Cuando viajábamos a Michoacán, la mayoría de las veces volvíamos con una retahíla de lamentaciones e increpaciones sobre la vida de nuestros familiares. Que si tal prima debía dejar a su marido golpeador, que si otra sobrina cuidaba mal a las criaturas, que si otra prima era una fodonga, que si determinado tío era un insoportable y equis tía, una ridícula. Entonces me llegaba a preguntar, ¿para qué visitábamos a personas que sólo nos causaban problemas, que sólo exponían nuestro bienestar común, frágil a los defectos de otros?. Tal vez nos pasaba lo que a Pereira, que llegó a cuidar de Monteiro Rossi como un hijo para protegerlo de la policía. No sabíamos porque lo hacíamos, pero siempre terminábamos haciendo lo que el alma nos dictaba.

“No sé por qué hago todo esto por usted, Monteiro Rossi, dijo Pereira.

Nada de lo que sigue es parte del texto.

--- src/hdl/hbt_defs.svh ---
// Function
// send scanner strings as single or block telegrams, paced by the protocol timeout.
// append pending strings as blocks until timeout expires or maximum length reached.
// blocks that do not fit stay buffered for the following telegram.
// never split one scanner string across two telegrams.
// software sets maximum telegram length above the longest scanner string.
// each block starts with two ASCII decimal digits of its character count.
// a block longer than 99 characters gets length field 00.
// each block ends with the configured separator of up to five characters.
// block telegram enclosed by start and stop characters, blocks in buffer order.
// length counts all block characters; maximum length includes start and stop.
// prefix two-digit device number and address separator; 00 hex omits separator.
// blink host-data indicator while transmitting to host in network mode.
// blink network-receive indicator while scanner data is being received.
// ready indicator lit after passed self-test in network mode, off otherwise.
`ifndef HBT_DEFS_SVH
`define HBT_DEFS_SVH

`define HBT_IDX_CTRL 3'h0
`define HBT_IDX_MAXLEN 3'h1
`define HBT_IDX_CHARS 3'h2
`define HBT_IDX_SEPA 3'h3
`define HBT_IDX_SEPB 3'h4
`define HBT_IDX_TMO 3'h5
`define HBT_IDX_STAT 3'h6

`define HBT_CTRL_NET 0
`define HBT_CTRL_BLK 1
`define HBT_SEPB_CNT_LSB 8
`define HBT_ST_USED_LSB 8
`define HBT_ST_BUSY 24
`define HBT_ST_READY 25

`define HBT_RST_MAXLEN 9'h064
`define HBT_RST_START 8'h02
`define HBT_RST_STOP 8'h03
`define HBT_RST_ASEP 8'h7d
`define HBT_RST_SEP 40'h000000000d
`define HBT_RST_SEPCNT 3'h1
`define HBT_RST_TMO 16'h0100

`define HBT_SEP_MAX 3'h5
`define HBT_ASCII0 8'h30
`define HBT_TEN 9'h00a
`define HBT_LEN_MAX2 9'h063
`define HBT_FRAME_LEN 9'h002
`define HBT_HDR_BASE 9'h004

`define HBT_CLK_KHZ 250000
`define HBT_BLINK_MS 50
`define HBT_HOLD_MS 100

`endif

--- src/hdl/hbt_pkg.sv ---
`include "hbt_defs.svh"
package hbt_pkg;

  typedef struct packed {
    logic net_mode;
    logic blk_mode;
    logic [8:0] max_len;
    logic [7:0] start_ch;
    logic [7:0] stop_ch;
    logic [7:0] asep_ch;
    logic [39:0] sep_chs;
    logic [2:0] sep_cnt;
    logic [15:0] tmo;
  } hbt_cfg_t;

  typedef struct packed {
    logic [5:0] addr;
    logic [7:0] len;
  } hbt_desc_t;

  typedef enum logic [10:0] {
    HBT_IDLE = 11'h001,
    HBT_START = 11'h002,
    HBT_LEN1 = 11'h004,
    HBT_LEN0 = 11'h008,
    HBT_ADR1 = 11'h010,
    HBT_ADR0 = 11'h020,
    HBT_ASEP = 11'h040,
    HBT_DATA = 11'h080,
    HBT_BSEP = 11'h100,
    HBT_CHK = 11'h200,
    HBT_STOP = 11'h400
  } hbt_state_t;

endpackage
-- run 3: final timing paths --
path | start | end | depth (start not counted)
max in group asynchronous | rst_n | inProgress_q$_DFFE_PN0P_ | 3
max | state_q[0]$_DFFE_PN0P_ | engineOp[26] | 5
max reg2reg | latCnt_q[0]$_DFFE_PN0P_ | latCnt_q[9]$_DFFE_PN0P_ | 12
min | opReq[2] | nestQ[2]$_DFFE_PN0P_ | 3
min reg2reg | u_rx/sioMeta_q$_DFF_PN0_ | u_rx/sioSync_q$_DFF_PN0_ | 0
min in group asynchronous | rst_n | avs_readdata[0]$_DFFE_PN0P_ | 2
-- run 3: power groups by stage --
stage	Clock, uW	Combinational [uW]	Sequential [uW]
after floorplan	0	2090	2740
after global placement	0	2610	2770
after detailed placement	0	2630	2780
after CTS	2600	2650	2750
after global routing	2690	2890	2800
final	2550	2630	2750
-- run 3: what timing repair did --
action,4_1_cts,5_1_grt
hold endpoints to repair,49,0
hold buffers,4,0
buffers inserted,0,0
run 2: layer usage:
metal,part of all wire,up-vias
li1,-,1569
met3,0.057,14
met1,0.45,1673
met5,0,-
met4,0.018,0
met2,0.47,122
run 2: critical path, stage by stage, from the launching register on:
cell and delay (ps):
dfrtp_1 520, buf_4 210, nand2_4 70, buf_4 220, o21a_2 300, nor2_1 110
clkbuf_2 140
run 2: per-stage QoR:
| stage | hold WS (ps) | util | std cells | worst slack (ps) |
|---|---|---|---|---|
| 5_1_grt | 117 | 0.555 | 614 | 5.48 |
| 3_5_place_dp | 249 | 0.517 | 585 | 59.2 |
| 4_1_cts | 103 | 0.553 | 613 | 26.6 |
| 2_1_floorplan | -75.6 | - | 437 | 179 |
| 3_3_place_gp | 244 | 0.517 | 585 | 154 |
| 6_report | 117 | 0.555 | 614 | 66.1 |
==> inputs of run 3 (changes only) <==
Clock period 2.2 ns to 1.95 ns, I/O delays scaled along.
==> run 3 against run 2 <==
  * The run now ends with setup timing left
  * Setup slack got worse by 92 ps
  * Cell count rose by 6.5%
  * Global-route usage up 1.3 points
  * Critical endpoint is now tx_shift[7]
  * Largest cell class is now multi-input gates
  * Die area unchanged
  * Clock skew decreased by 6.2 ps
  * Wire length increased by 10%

Quizá porque usted es una buena persona, respondió Monteiro Rossi. Eso es demasiado simple, replicó Pereira, el mundo está lleno de buenas personas que no van en busca de problemas. Pues entonces no lo sé, dijo Monteiro Rossi (…) El problema es que tampoco yo lo sé, dijo Pereira (…)”. (Pág. 152)

Seguramente ya te cansé con la innecesaria prolongación de mis delirios. Pero qué le vamos a hacer. Sólo déjame contarte algo más. A mi madre le gusta mucho el mar. La hace sentir más tranquila, dice. Me parece que yo aún no se apreciar las propiedades terapéuticas que ejerce la monótona inmensidad de litros de agua salada que invaden el paisaje hasta donde el horizonte nos permite ver. Yo veo la playa como un lugar demasiado grande, con demasiadas personas en época vacacional, con demasiada arena que se adhiere a los costados de mis dedos y quema las plantas de los pies. Pero al leer “Sostiene Pereira”, me entraron ganas de ir a las playas de Coimbra. Y yo tampoco he ido a alguna clínica para relajación, a veces las prejuzgo como propaganda new age, repletas de flores aromáticas, velas encendidas y música “para relajar” que más bien induce al sopor. Pero me dieron ganas de pedirle a Pereira el domicilio de la clínica de Parede para conversar con algún doctor como Cardoso sobre Daudet y sus cuentos patrióticos, el arrepentimiento en Balzac, oponernos a los regímenes fascistas y las dictaduras, dejar de agradecer que la policía vele nuestros sueños, que Manuel el camarero nos cuente que hay de nuevo en las noticias, volver a creer en el periodismo, y a través de los ojos de Pereira, encontrar la vista para aferrarnos a la vida y dejar de pensar en la muerte, porque a través de la literatura y la vida siempre encontramos motivos para olvidarnos de la resurrección de la carne, de las porteras confidentes de la policía y encontrar el nuevo yo hegemónico que mantenga inutilizables nuestras necrológicas. Ahora te dejo, memoria de mis años infantiles, porque hay que pensar en el presente.